(Raw data Opens)

--- src/rtl/sd_data_timeout.sv ---
module sd_data_timeout
    import sd_dto_pkg::*;
#(
    parameter int unsigned BASE = 13
) (
    input  logic       clk,
    input  logic       rst_n,
    input  logic       sd_clk_en,
    input  logic       xfer_active,
    input  logic       data_evt,
    input  logic [3:0] tmo_exp,
    input  logic       errata_fix_en,
    input  logic       tmo_clr,
    output logic       tmo_err
);

    localparam int unsigned CNT_W = DTO_MAX_EXP + BASE;

    logic [3:0]       eff_exp;
    logic [CNT_W-1:0] term_cnt;
    logic [CNT_W-1:0] cnt;
    logic             hit;
    logic             cnt_clear;
    logic             cnt_inc;
    dto_state_e       state;

    sd_dto_exp_resolve #(
        .EXP_W  (4),
        .MAX_EXP(DTO_MAX_EXP),
        .BASE   (BASE),
        .CNT_W  (CNT_W)
    ) u_exp (
        .raw_exp (tmo_exp),
        .fix_en  (errata_fix_en),
        .eff_exp (eff_exp),
        .term_cnt(term_cnt)
    );

    sd_dto_counter #(
        .CNT_W(CNT_W)
    ) u_cnt (
        .clk     (clk),
        .rst_n   (rst_n),
        .clear   (cnt_clear),
        .inc     (cnt_inc),
        .term_cnt(term_cnt),
        .cnt     (cnt),
        .hit     (hit)
    );

    sd_dto_fsm u_fsm (
        .clk      (clk),
        .rst_n    (rst_n),
        .active   (xfer_active),
        .tick     (sd_clk_en),
        .restart  (data_evt),
        .hit      (hit),
        .clr      (tmo_clr),
        .cnt_clear(cnt_clear),
        .cnt_inc  (cnt_inc),
        .flag     (tmo_err),
        .state    (state)
    );

    // once expired, the count is frozen until a restart or the transfer ends.
    p_expired_frozen_r8: assert property (@(posedge clk) disable iff (!rst_n)
        (state == ST_EXPIRED && xfer_active && !data_evt) |=> $stable(cnt));

    // the controller leaves reset idle with no error.
    p_reset_idle_r1: assert property (@(posedge clk)
        !rst_n |=> (state == ST_IDLE && !tmo_err));

endmodule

(Raw data Closes)

> Task item:
Output the records above in full, with nothing altered.

> Response box:
--- src/rtl/sd_data_timeout.sv ---
module sd_data_timeout
    import sd_dto_pkg::*;
#(
    parameter int unsigned BASE = 13
) (
    input  logic       clk,
    input  logic       rst_n,
    input  logic       sd_clk_en,
    input  logic       xfer_active,
    input  logic       data_evt,
    input  logic [3:0] tmo_exp,
    input  logic       errata_fix_en,
    input  logic       tmo_clr,
    output logic       tmo_err
);

    localparam int unsigned CNT_W = DTO_MAX_EXP + BASE;

    logic [3:0]       eff_exp;
    logic [CNT_W-1:0] term_cnt;
    logic [CNT_W-1:0] cnt;
    logic             hit;
    logic             cnt_clear;
    logic             cnt_inc;
    dto_state_e       state;

    sd_dto_exp_resolve #(
        .EXP_W  (4),
        .MAX_EXP(DTO_MAX_EXP),
        .BASE   (BASE),
        .CNT_W  (CNT_W)
    ) u_exp (
        .raw_exp (tmo_exp),
        .fix_en  (errata_fix_en),
        .eff_exp (eff_exp),
        .term_cnt(term_cnt)
    );

    sd_dto_counter #(
        .CNT_W(CNT_W)
    ) u_cnt (
        .clk     (clk),
        .rst_n   (rst_n),
        .clear   (cnt_clear),
        .inc     (cnt_inc),
        .term_cnt(term_cnt),
        .cnt     (cnt),
        .hit     (hit)
    );

    sd_dto_fsm u_fsm (
        .clk      (clk),
        .rst_n    (rst_n),
        .active   (xfer_active),
        .tick     (sd_clk_en),
        .restart  (data_evt),
        .hit      (hit),
        .clr      (tmo_clr),
        .cnt_clear(cnt_clear),
        .cnt_inc  (cnt_inc),
        .flag     (tmo_err),
        .state    (state)
    );

    // once expired, the count is frozen until a restart or the transfer ends.
    p_expired_frozen_r8: assert property (@(posedge clk) disable iff (!rst_n)
        (state == ST_EXPIRED && xfer_active && !data_evt) |=> $stable(cnt));

    // the controller leaves reset idle with no error.
    p_reset_idle_r1: assert property (@(posedge clk)
        !rst_n |=> (state == ST_IDLE && !tmo_err));

endmodule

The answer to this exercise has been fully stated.